L'onorevole Formichella era con me in Libia, circa tre mesi fa. Forse bisognerebbe andare anche sul posto e capire che gli aspetti salienti a volte non sono quelli del welfare. In quelle zone esistono anche problemi politici. Se si fosse parlato con i giovani libici, forse ci si sarebbe accorti che esistono aspetti che vanno al di là.
Quello che volevo dire, onorevole Gottardo, è che lei dà una lettura solo legata alla dimensione economico-finanziaria: certo, alla base, in taluni Paesi, è così, ma in altri non sono proprio sicuro che lo sia.

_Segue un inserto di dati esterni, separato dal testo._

## config.mk

```make
export PLATFORM = sky130hd
export DESIGN_NAME = lockstep_lane
export DESIGN_NICKNAME = d
export VERILOG_FILES = /design/src/rtl/lockstep_checker.sv
export SDC_FILE = /design/constraint.sdc
export NUM_CORES = 1
export LEC_CHECK = 0
export CORE_AREA = 2 2 39 41
export DETAILED_ROUTE_END_ITERATION = 8
export DIE_AREA = 0 0 41 43
export PLACE_DENSITY = 0.69
export SYNTH_ARGS = -nofsm -noshare
export SYNTH_HDL_FRONTEND = slang
export SYNTH_SLANG_ARGS = --single-unit
export TNS_END_PERCENT = 10
```

## constraint.sdc

```tcl
create_clock -name vclk -period 1.5
set_input_delay 0.45 -clock vclk [all_inputs]
set_output_delay 0.45 -clock vclk [all_outputs]
set_load 0.01 [all_outputs]
```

Onorevole Gualtieri, continuo a portarla fuori oggetto. Vorrei chiedere la sua opinione sulla vicenda eurobond e la questione dell'Agenzia del debito, che passa come una teoria sostenuta da Juncker, oltre che da Tremonti, ma che a me, per quel poco che ricordo dei miei studi europeisti - parlo di cinquant'anni fa - sembrava che fosse già stata anticipata da Delors.
Inoltre - forse troverà banale questa domanda - vorrei sapere qual è la differenza tra l'eurobond «tremontiano» e la possibilità, invece, dell'emissione di alcuni titoli che comunque l'Europa può emettere e che, se non ho capito male, potranno arrivare a 500 milioni di euro. Questa è una domanda fuori tema, ma è un dato che ci farebbe piacere conoscere.

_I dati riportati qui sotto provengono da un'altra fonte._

<file path="src/rtl/toggle_handshake_rx.sv">
// Receive side of a 2-phase (toggle) handshake: synchronizes req_tgl, captures din into a
// one-word holding register, and answers on ack_tgl. Define TOGGLE_HANDSHAKE_RX_OVERRUN_DETECT_EN for the sticky err flag.
module toggle_handshake_rx #(
    parameter int unsigned DATA_W      = 8,
    parameter int unsigned SYNC_STAGES = 2
) (
    input  logic              clk,
    input  logic              reset,
    input  logic              req_tgl,
    input  logic [DATA_W-1:0] din,
    output logic              ack_tgl,
    output logic [DATA_W-1:0] dout,
    output logic              dout_valid,
    input  logic              dout_ready,
    output logic              busy,
    output logic [7:0]        rx_count,
    output logic              err
);
    typedef enum logic {IDLE, WAIT} state_t;

    state_t                 state;
    logic [SYNC_STAGES-1:0] sync;
    logic                   sync_out;
    logic                   req_d;
    logic                   rx_event;

    assign sync_out = sync[SYNC_STAGES-1];
    assign rx_event = sync_out ^ req_d;

    always_ff @(posedge clk) begin
        if (reset) begin
            sync  <= '0;
            req_d <= 1'b0;
        end else begin
            sync  <= {sync[SYNC_STAGES-2:0], req_tgl};
            req_d <= sync_out;
        end
    end

    // rx_event arriving while a word is held is simply ignored here: the word is dropped.
    always_ff @(posedge clk) begin
        if (reset) begin
            state      <= IDLE;
            dout       <= '0;
            dout_valid <= 1'b0;
            busy       <= 1'b0;
            ack_tgl    <= 1'b0;
            rx_count   <= '0;
        end else begin
            case (state)
                IDLE: begin
                    if (rx_event) begin
                        dout       <= din;
                        dout_valid <= 1'b1;
                        busy       <= 1'b1;
                        state      <= WAIT;
                    end
                end
                WAIT: begin
                    if (dout_valid && dout_ready) begin
                        dout_valid <= 1'b0;
                        busy       <= 1'b0;
                        ack_tgl    <= ~ack_tgl;
                        rx_count   <= rx_count + 8'd1;
                        state      <= IDLE;
                    end
                end
                default: state <= IDLE;
            endcase
        end
    end

`ifdef TOGGLE_HANDSHAKE_RX_OVERRUN_DETECT_EN
    always_ff @(posedge clk) begin
        if (reset) begin
            err <= 1'b0;
        end else if (state == WAIT && rx_event) begin
            err <= 1'b1;
        end
    end
`else
    assign err = 1'b0;
`endif

endmodule
</file>
<file path="config.mk">
export PLATFORM = sky130hd
export DESIGN_NAME = toggle_handshake_rx
export DESIGN_NICKNAME = d
export VERILOG_FILES = /design/src/rtl/toggle_handshake_rx.sv
export SDC_FILE = /design/constraint.sdc
export NUM_CORES = 1
export LEC_CHECK = 0
export CAP_MARGIN = 20
export CORE_MARGIN = 5
export CORE_UTILIZATION = 42
export DETAILED_ROUTE_END_ITERATION = 6
export PLACE_DENSITY = 0.76
export RECOVER_POWER = 25
export SLEW_MARGIN = 10
export SYNTH_ARGS = -nofsm -noshare
export SYNTH_HDL_FRONTEND = slang
export SYNTH_SLANG_ARGS = --single-unit
</file>
<file path="constraint.sdc">
create_clock -name clk -period 1.6 [get_ports clk]
set_input_delay 0.16 -clock clk [delete_from_list [all_inputs] [get_ports clk]]
set_output_delay 0.16 -clock clk [all_outputs]
set_load 0.1 [all_outputs]
</file>
==> results.md, run 1 <==
- CTS-repair resized insts: 0
- Synth async-reset ratio: 0
- Fin crit share: 0.866
- Comb pwr share: 0.211
- Max_cap viols: 0
- Setup repair after global routing missed its margin: false
- CTS tree: done
- Relative slew slack: 0.568
- Setup_tns: 0 ns
- TritonCTS Sinks: 22
- Largest net degree at the start of global routing: 14
- Pre-Repair DR Iteration Count: 4
- Fillers: 158
- PwrDens: 856 nW/µm²
- CP Capture Type: register
- Worst-path fanout max: 5
- Leading area contributor after synthesis: dfxtp_1
- Chip width: 55.4 µm
- Synthesized cell area: 866 µm²
- Finished Cell Area: 1400 µm²
- Initial drt markers: 8
- Top achievable clock speed: 722 MHz
- Critical Path RT: 1.86 ns
- CTS Buffer Depth: 2
- Hold/Removal Path Class: in2reg
- #FFs+latches synth: 22
- LEAKAGE: 0.529 nW
- Top post-synthesis cells by count: dfxtp_1 (22), a21oi_1 (14), o21ai_0 (11)
- Sw frac: 0.296
- Clock transition at path regs: 0.12 ns
- Sw Pwr: 354 µW
- Clock tree root buffer cell: clkbuf_4
- Htree depth: 1
- Tot GR Track Use: 0.142
- Row cnt: 16
- Die ar.: 3070 µm²
- Synthesis-to-layout area growth: 61.1%
- Antenna Nets Post-Route: 0
- Status: complete, no violations
- DR vias/cell: 5.12
- Fin crit period: 1.39 ns
- Vias in the first global route: 737
- Initial antenna violation count: 0
- Die Span Y: 55.4 µm
- Starting density of the core: 0.441
- Cell-internal power: 840 µW
- Sequential share of power: 0.485
- Synth top area share: 0.509
- Final count of hold timing violations: 0
- Crit path DAT: 1.64 ns
- Final wirelength: 2.17 mm
- Avg Cell Area, Syn: 9.21 µm²
- Layout cell share with drive strength beyond 1: 0.295
- Fin nets: 143
- Final setup fails: 0
- Synth Flop Type: dfxtp_1
- Clk_lat worst skew: 0.32 ns
- Top-count cell post-synth: dfxtp_1
- Pins Over Slew Limit: 0
- Cells after synthesis: 94
- Area after DPL: 1430 µm²
- DRC violations left: 0
- Crit Path Category: reg2reg
- Setup crit start kind: register
- Routability congestion estimate: 0.719
- Total global routing overflow: 0
- Ys Warns: 0
- Seq/Total Area, Yosys: 0.509
- Clock Power Share: 0.304
- Setup Skew: 0.00317 ns
- CTS Buf Count: 3
- Setup Buffers After CTS: 0
- Syn_nets: 107
- Synth top area cells: dfxtp_1 (51%), a21oi_1 (8.1%), o21ai_0 (6.4%)
- Post-DP HPWL: 1.66 mm
- Post-synth EDFFs: 0
- Core Footprint: 1960 µm²
- Vias: 799
- Antenna cell count: 0
- Buffers on Ports: 30
- Top Ports: 32
- Hold-fix buffers, CTS: 0
- First-pass GRT wire length: 3.53 mm
- Routed wire per std cell: 13.9 µm
- Actual slew at the worst max-slew pin: 0.644 ns
- Synth unique cells: 22
- Worst vdd ir: 0.655 mV
metrics by stage:
step / utilization / setup slack, ns / total power, mW / hold WS (ns) / std cells
floorplan: - / 0.0513 / 0.742 / 0.288 / 94
global placement: 0.728 / 0.0228 / 0.850 / 0.423 / 152
detailed placement: 0.728 / -0.0199 / 0.855 / 0.432 / 152
CTS: 0.753 / 0.188 / 1.21 / 0.374 / 156
global route: 0.711 / 0.132 / 1.23 / 0.371 / 156
finish: 0.711 / 0.215 / 1.19 / 0.380 / 156
critical path, cell delays in order (launching register included):
cell,delay [ns]
dfxtp_4,0.39
ha_1,0.18
nand2_1,0.12
or4_1,0.49
a21oi_1,0.15
layout by cell type (no fill, tap or decap), types with 2 or more instances in the layout:
cell,n
a21oi_1,14
buf_12,14
buf_4,5
clkbuf_2,5
clkbuf_4,3
clkdlybuf4s50_1,10
dfxtp_1,16
dfxtp_2,2
dfxtp_4,4
nand2_1,4
nand3_1,9
nand4_1,2
nor2_1,4
nor2b_1,4
o21ai_0,11
o31ai_1,2
or3_2,3
or4_1,2
xor2_1,4
metal layers:
| layer | wire length (µm) | up-vias | GRT usage |
|---|---|---|---|
| li1 | - | 406 | - |
| met4 | 46 | 0 | 0.0799 |
| met1 | 942 | 366 | 0.159 |
| met2 | 1060 | 22 | 0.233 |
| met3 | 129 | 5 | 0.0490 |
| met5 | 0 | - | 0 |
worst paths after layout:
path | startpoint | to | slack, ns | cells past startpoint
setup reg to reg | rx_count[0] | rx_count[6] | 0.21 | 4
setup / recovery | rx_count[0] | rx_count[6] | 0.21 | 4
hold / removal | req_tgl | sync[0] | 0.38 | 2
hold reg to reg | sync[0] | sync[1] | 0.46 | 1
flip-flops by register name, indices dropped and copies added (netlist names):
signal,count
ack_tgl,1
req_d,1
sync,2
busy,1
state,1
rx_count,8
dout,8
logic make-up after synthesis:
kind of cell | after synthesis | synth area share
AO/OA/AOI/OAI | 29 | 0.178
adder cells (fa/ha/maj) | 1 | 0.0144
buffers and inverters | 6 | 0.0347
multiplexers | 1 | 0.0116
other | 1 | 0.00433
flip-flops | 22 | 0.509
AND/OR/NAND/NOR | 29 | 0.198
XOR/XNOR | 5 | 0.0506
final cells by class:
class	instances	area, µm²	area share
well taps	27	33.8	0.0242
inverters	1	3.75	0.00269
multi-input cells	66	395	0.283
clock buffers	4	47.5	0.0341
flip-flops and latches	22	458	0.328
repair buffers	36	457	0.327
power groups by stage:
stage,logic (mW),registers (mW),clock network [mW]
3_5_place_dp,0.262,0.593,0
6_report,0.252,0.579,0.363
4_1_cts,0.263,0.581,0.371
5_1_grt,0.261,0.582,0.391
3_3_place_gp,0.258,0.592,0
2_1_floorplan,0.0688,0.673,0
Power figures use the tool's default switching activity.
==> inputs of run 2 (changes only) <==
==> constraint.sdc (replaced) <==
create_clock -name clk -period 1.6 [get_ports clk]
set_input_delay 0.32 -clock clk [delete_from_list [all_inputs] [get_ports clk]]
set_output_delay 0.32 -clock clk [all_outputs]
set_load 0.1 [all_outputs]
==> run 2 against run 1 <==
Sequential share of layout area down 0.86 points. Combinational power up 3%. Setup slack worse by 0.063 ns. Critical path depth unchanged. Die area unchanged. Highest routed layer unchanged. Cell count unchanged. Wire length down 0.32%. Sequential power about the same. Non-clock buffer count unchanged.
==> results.md, run 2 (synthesis results as in run 1) <==
- CTS tree: done
- Clock tree root buffer cell: clkbuf_4
- Clk_lat worst skew: 0.32 ns (about the same)
- Final wirelength: 2.17 mm (-0.32%)
- RR Endpoint: rx_count[6]
- Slack of the worst reg-to-reg path: 0.22 ns (about the same)
- Crit path DAT: 1.70 ns (+0.06 ns)
- Post-Place Cells: 152 (unchanged)
- Hold path depth: 1 (-1)
- Initial drt markers: 8 (unchanged)
- Largest net degree at the start of global routing: 14 (unchanged)
- Hold-fix buffers, CTS: 0 (unchanged)
- Setup repair after global routing missed its margin: false
- Antenna Nets Post-Route: 0 (unchanged)
- Pins Over Slew Limit: 0 (unchanged)
- Area after DPL: 1430 µm² (unchanged)
- Worst vdd ir: 0.655 mV (about the same)
- Top flop regs: dout: 8 flops, rx_count: 8 flops, sync: 2 flops
- Area of the multi-input gates: 395 µm² (unchanged)
- Top Ports: 32 (unchanged)
- Fin nets: 143 (unchanged)
- Hold/Removal Path Class: reg2reg
- Die ar.: 3070 µm² (unchanged)
- R2R cell count: 4 (unchanged)
- Vias in the first global route: 737 (unchanged)
- FF-to-FF Start: rx_count[0]
- Synthesis-to-layout area growth: 65.5%
- Actual slew at the worst max-slew pin: 0.644 ns (unchanged)
- Busiest layer in global routing: met2
- GRT met1 Usage: 0.159 (unchanged)
- Final setup fails: 0 (unchanged)
- CTS Buffer Depth: 2 (unchanged)
- Worst-path fanout max: 8 (+3)
- Core Footprint: 1960 µm² (unchanged)
- Die Span Y: 55.4 µm (unchanged)
- Initial antenna violation count: 0 (unchanged)
- LEAKAGE: 0.537 nW (+1.5%)
- Relative slew slack: 0.568 (unchanged)
- Register area: 458 µm² (unchanged)
- Htree depth: 1 (unchanged)
- Setup Skew: 0.00317 ns (-0.00000269 ns)
- Met2 GRT Util: 0.233 (unchanged)
- Max_cap viols: 0 (unchanged)
- Starting density of the core: 0.441 (unchanged)
- Clock transition at path regs: 0.12 ns (about the same)
- Routed wire per std cell: 13.9 µm (-0.32%)
- Top achievable clock speed: 691 MHz (-4.3%)
- Crit Path Category: in2reg
- Overall Power: 1.20 mW (+0.74%)
- Total global routing overflow: 0 (unchanged)
- DR vias/cell: 5.12 (unchanged)
- Layout cell share with drive strength beyond 1: 0.295 (unchanged)
- CTS Buf Count: 3 (unchanged)
- Finished Cell Area: 1430 µm² (+2.7%)
- Setup Buffers After CTS: 0 (unchanged)
- Fin crit share: 0.905 (+0.0392)
- Hold Path Sink: sync[1]
- TritonCTS Sinks: 22 (unchanged)
- Routability congestion estimate: 0.719 (unchanged)
- Setup crit start kind: input port
- Final count of hold timing violations: 0 (unchanged)
- Non-Filler Instances: 156 (unchanged)
- Commonest non-fill, non-tap cells in the layout: dfxtp_1 (16), buf_12 (16), a21oi_1 (14)
- CTS-repair resized insts: 0 (unchanged)
- Status: complete, no violations
- DRC violations left: 0 (unchanged)
- Critical Path RT: 1.86 ns (about the same)
- CP Capture Type: register
- Antenna cell count: 0 (unchanged)
- Row cnt: 16 (unchanged)
- First-pass GRT wire length: 3.53 mm (unchanged)
- Met3 usage: 0.0490 (unchanged)
- PwrDens: 840 nW/µm² (-1.9%)
- Fillers: 155 (-1.9%)
- Fin crit period: 1.45 ns (+0.0627 ns)
- Setup_tns: 0 ns (unchanged)
- Chip width: 55.4 µm (unchanged)
- Hold slack: 0.460 ns (+0.0803 ns)
- Min-delay src: sync[0]
- Pre-Repair DR Iteration Count: 4 (unchanged)
- Buffers on Ports: 30 (unchanged)
- Tot GR Track Use: 0.142 (unchanged)
- Post-DP HPWL: 1.66 mm (unchanged)
- Vias: 799 (unchanged)
run 2: cell count changes in the layout (fill, tap and decap cells not counted):
| cell | before | now |
|---|---|---|
| clkbuf_2 | 5 | 0 |
| clkbuf_4 | 3 | 6 |
| buf_12 | 14 | 16 |
run 2: through the flow:
| stage | util | setup WS, ns |
|---|---|---|
| after floorplan | - | 0.0513 |
| after global placement | 0.728 | -0.137 |
| after detailed placement | 0.728 | -0.180 |
| after CTS | 0.753 | 0.148 |
| after global routing | 0.730 | 0.106 |
| final | 0.730 | 0.152 |
run 2: routing by layer:
| metal | up-vias | share of wire | wire length, µm |
|---|---|---|---|
| met5 | - | 0 | 0 |
| li1 | 406 | - | - |
| met2 | 22 | 0.49 | 1060 |
| met4 | 0 | 0.021 | 46 |
| met1 | 366 | 0.43 | 941 |
| met3 | 5 | 0.057 | 123 |
run 2: worst max path at each step:
| stage | from | end | slack [ns] | cells after the start |
|---|---|---|---|---|
| floorplan | rx_count[3] | rx_count[7] | 0.05 | 3 |
| detailed placement | dout_ready | rx_count[6] | -0.18 | 4 |
| global placement | dout_ready | rx_count[6] | -0.14 | 4 |
| finish | dout_ready | rx_count[6] | 0.15 | 4 |
| CTS | dout_ready | rx_count[6] | 0.15 | 4 |
| global route | dout_ready | rx_count[7] | 0.11 | 4 |
run 2: worst max-delay path: stages:
cell and delay, ns:
clkdlybuf4s50_1 0.55, nand4_4 0.16, or4_1 0.53, a21oi_1 0.15
run 2: layout make-up:
class / instances / share of cell area
Multi-Input combinational cell: 66 / 0.276
Tap cell: 27 / 0.0236
Timing Repair Buffer: 36 / 0.345
Clock buffer: 4 / 0.0332
Sequential cell: 22 / 0.320
Inverter: 1 / 0.00262
run 2: where the power goes:
group	leakage, nW	switching, mW	internal, mW
clock network	0.0261	0.172	0.191
logic	0.328	0.163	0.0969
registers	0.183	0.0204	0.560
total	0.537	0.355	0.848
==> inputs of run 3 (changes only) <==
- CORE_UTILIZATION: 42 -> 38
- PLACE_DENSITY: 0.76 -> 0.73
- clock period: 1.6 -> 1.2 ns (I/O delays scaled with it)
==> run 3 against run 2 <==
The run now ends with negative setup slack left. Combinational power increased by 45%. First-iteration DRC count increased to 2.8 times the previous value. Clock power decreased by 6.1%. Sequential share of layout area decreased by 3.2 points. Cell count increased by 12%. Register-to-register slack got worse by 0.32 ns. Die area increased by 8.6%. Non-clock buffer count increased by 17. Clock skew increased by 0.0075 ns. Clock-buffer cell count decreased by 1. Critical path depth decreased by 1. Setup slack got worse by 0.26 ns. Largest cell class unchanged.
==> results.md, run 3 (synthesis results as in run 1) <==
- Initial drt markers: 22 (+14)
- Slowest cell on the critical path: or4_4
- CP Capture Type: register
- Post-DP HPWL: 1.90 mm (+14%)
- Routed wire per std cell: 16.0 µm (+15%)
- Status: finished, violations left
- Most common cell after layout, fill and taps aside: buf_12
- Row cnt: 17 (+1)
- Setup crit start kind: register
- PwrDens: 880 nW/µm² (+4.8%)
- Sequential share of power: 0.515 (+0.033)
- Worst-path fanout max: 4 (-4)
- Hold/Removal Path Class: reg2reg
- Pins Over Slew Limit: 0 (unchanged)
- Setup_tns: -0.315 ns (-0.315 ns)
- Hold-fix buffers, CTS: 0 (unchanged)
- Tot GR Track Use: 0.172 (+0.0299)
- Setup repair after global routing missed its margin: true
- Antenna cell count: 0 (unchanged)
- First-pass GRT wire length: 4.38 mm (+24%)
- Largest net degree at the start of global routing: 13 (-1)
- Crit path DAT: 1.55 ns (-0.15 ns)
- Clock Power Share: 0.230 (-0.072)
- Die ar.: 3330 µm² (+8.6%)
- Initial antenna violation count: 0 (unchanged)
- TritonCTS Sinks: 22 (unchanged)
- Failing checks: negative setup slack
- Total global routing overflow: 0 (unchanged)
- Clock tree root buffer cell: clkbuf_4
- Synthesis-to-layout area growth: 94.5%
- Critical Path RT: 1.45 ns (-0.41 ns)
- Clock transition at path regs: 0.12 ns (about the same)
- Cell-internal power: 1.01 mW (+19%)
- Worst vdd ir: 0.741 mV (+13%)
- Top flop regs: dout: 8 flops, rx_count: 8 flops, sync: 2 flops
- Sw frac: 0.321 (+0.0262)
- DP Worst Slack: -0.489 ns (-0.309 ns)
- Chip width: 57.7 µm (+4.2%)
- Fin crit share: 1.09
- Vias in the first global route: 959 (+30%)
- Fin nets: 160 (+12%)
- Layout cell share with drive strength beyond 1: 0.527 (+0.233)
- Crit Path Category: reg2reg
- CTS Buffer Depth: 2 (unchanged)
- Final setup fails: 9 (+9)
- Pre-Repair DR Iteration Count: 4 (unchanged)
- DR vias/cell: 5.30 (+3.5%)
- Top achievable clock speed: 767 MHz
- CTS Buf Count: 3 (unchanged)
- Core Footprint: 2190 µm² (+12%)
- Worst path cell trace: nand4_1, or4_4, a21oi_2
- LEAKAGE: 0.634 nW (+18%)
- Slack of the worst reg-to-reg path: -0.10 ns (-0.32 ns)
- Commonest non-fill, non-tap cells in the layout: buf_12 (19), buf_4 (14), dfxtp_2 (11)
- Max_cap viols: 0 (unchanged)
- Clk_lat worst skew: 0.31 ns (about the same)
- DRC violations left: 0 (unchanged)
- Final wirelength: 2.78 mm (+28%)
- Buffers on Ports: 30 (unchanged)
- Worst path bufs/invs: 0 (-1)
- Fin worst setup slack: -0.105 ns (-0.257 ns)
- Overall Power: 1.48 mW (+23%)
- Top Ports: 32 (unchanged)
- CTS tree: done
- Sw Pwr: 476 µW (+34%)
- Worst path max stage delay: 0.55 ns (about the same)
- Crit path max-delay family: simple AND/OR/NAND/NOR gates
- Routability congestion estimate: 0.860 (+20%)
- Comb pwr share: 0.255 (+0.039)
- Die Span Y: 57.7 µm (+4.2%)
- Starting density of the core: 0.395 (-0.0461)
- Antenna Nets Post-Route: 0 (unchanged)
- Fillers: 149 (-3.9%)
- Htree depth: 1 (unchanged)
- Setup Skew: 0.0106 ns (+0.00747 ns)
- Vias: 922 (+15%)
- Final count of hold timing violations: 0 (unchanged)
- Fin crit period: 1.30 ns
run 3: changes by cell type in the layout (fill, tap and decap cells not counted), moves of 3 or more:
| cell | change |
|---|---|
| clkbuf_4 | -3 |
| a21oi_1 | -4 |
| or3_2 | -3 |
| buf_6 | +7 |
| a21oi_2 | +4 |
| dfxtp_4 | +4 |
| dfxtp_1 | -13 |
| or3_4 | +3 |
| dfxtp_2 | +9 |
| buf_12 | +3 |
| buf_4 | +9 |
run 3: worst paths after layout:
| check | to | cells past startpoint | from |
|---|---|---|---|
| max | rx_count[7] | 3 | rx_count[0] |
| min | sync[1] | 1 | sync[0] |
| max reg2reg | rx_count[7] | 3 | rx_count[0] |
| min reg2reg | sync[1] | 1 | sync[0] |
run 3: layout make-up:
| class | count | area, µm² | area share |
|---|---|---|---|
| Clock buffer | 3 | 22.5 | 0.0134 |
| Clock inverter | 1 | 3.75 | 0.00223 |
| Inverter | 1 | 5.00 | 0.00297 |
| Multi-Input combinational cell | 66 | 452 | 0.268 |
| Sequential cell | 22 | 484 | 0.288 |
| Tap cell | 28 | 35.0 | 0.0208 |
| Timing Repair Buffer | 53 | 682 | 0.405 |
run 3: per-stage QoR:
stage / instance area, µm² / instances / util / hold WS (ns)
floorplan: 921 / 94 / - / 0.368
global placement: 1530 / 162 / 0.700 / 0.423
detailed placement: 1530 / 162 / 0.700 / 0.432
CTS: 1650 / 172 / 0.752 / 0.461
global route: 1680 / 174 / 0.769 / 0.473
finish: 1680 / 174 / 0.769 / 0.456
run 3: per-layer routing:
metal | up-vias | global-route usage | part of all wire
met1 | 440 | 0.185 | 0.37
met5 | - | 0 | 0
met4 | 0 | 0.106 | 0.032
met2 | 32 | 0.311 | 0.55
li1 | 440 | - | -
met3 | 10 | 0.0267 | 0.040
run 3: power groups by stage:
stage	Clock [mW]	Combinational (mW)	Sequential, mW
floorplan	0	0.0916	0.892
global placement	0	0.362	0.778
detailed placement	0	0.369	0.779
CTS	0.352	0.378	0.764
global route	0.397	0.392	0.766
finish	0.341	0.378	0.763
run 3: what timing repair did:
action | 4_1_cts | 5_1_grt
pin swaps | 3 | 3
gates resized for setup | 14 | 10
buffers inserted | 6 | 2
endpoints found under the setup margin | 22 | 13
run 3: worst reg2reg max path, delay by kind of cell, from the launching register on:
kind	cells	cell delay (ns)
DFF	1	0.40
and+or+nand+nor	2	0.71
AOI/OAI and AO/OA	1	0.13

Infine, lei ha fatto riferimento anche all'importanza dei Governi nazionali. Vorrei conoscere il suo punto di vista su questa materia.
Do la parola all'onorevole Gualtieri per la replica.

ROBERTO GUALTIERI, Parlamentare europeo. Ringrazio i colleghi per i loro interventi e contributi. Andrò nell'ordine degli interventi che si sono susseguiti.
È ancora aperta la questione sollevata dall'onorevole Gozi su Consiglio o Stati membri come soggetto che stabilisce il meccanismo in base all'emendamento che il Parlamento proporrà. Nella mia formulazione originaria, in effetti, c'era l'introduzione di una lettera c) che lasciasse come soggetto sempre il Consiglio, oltre che nelle lettere a), e b). Naturalmente, pensavo a un Consiglio nel formato specifico dell'euro, come stabilito dall'articolo 136. Questa sarebbe sicuramente la formulazione ottimale.
L'altra è una formulazione che, in qualche modo, va incontro alla situazione politica di fatto. Ho ragionato, infatti, in maniera anche molto ancorata al Trattato. È ovvio che ci sono poi i 27 Paesi e i loro Governi, in particolare la posizione molto combattiva del Governo britannico e i paletti che questo ha messo alle possibilità di ratifica. Mi riferisco sia all'imposizione di una procedura semplificata - che sarebbe per loro l'unica strada con cui evitare un referendum, ammesso che ci riescano - sia al punto di vista del merito; per cui il punto politico del Governo britannico, che su queste cose ha un potere di veto essendo richiesta l'unanimità, è di non accettare nulla che impegni anche indirettamente i contribuenti di Sua Maestà. Tutto ciò che investe l'Unione europea come tale e il bilancio comunitario può indirettamente toccare, anche se non di fatto, il popolo britannico. Questo carattere intergovernativo è, dunque, in primo luogo una condizione britannica. Mettere, quindi, il Consiglio come emendamento del Parlamento - ci stiamo riflettendo in queste ore - è la posizione ottimale per noi, ma è sicuramente irrealizzabile. Se scegliamo gli Stati membri, su raccomandazione della Commissione, sentito il Parlamento, facciamo un'operazione che probabilmente è molto difficile che il Consiglio europeo accetti, ma che in qualche modo previene l'obiezione di non discuterne neanche perché i britannici non accetterebbero mai, in quanto, a loro avviso, sarebbe necessaria la revisione ordinaria, per la quale però c'è il referendum e così via. Siamo nel campo della tattica, però l'onorevole Gozi ha colto un punto molto importante.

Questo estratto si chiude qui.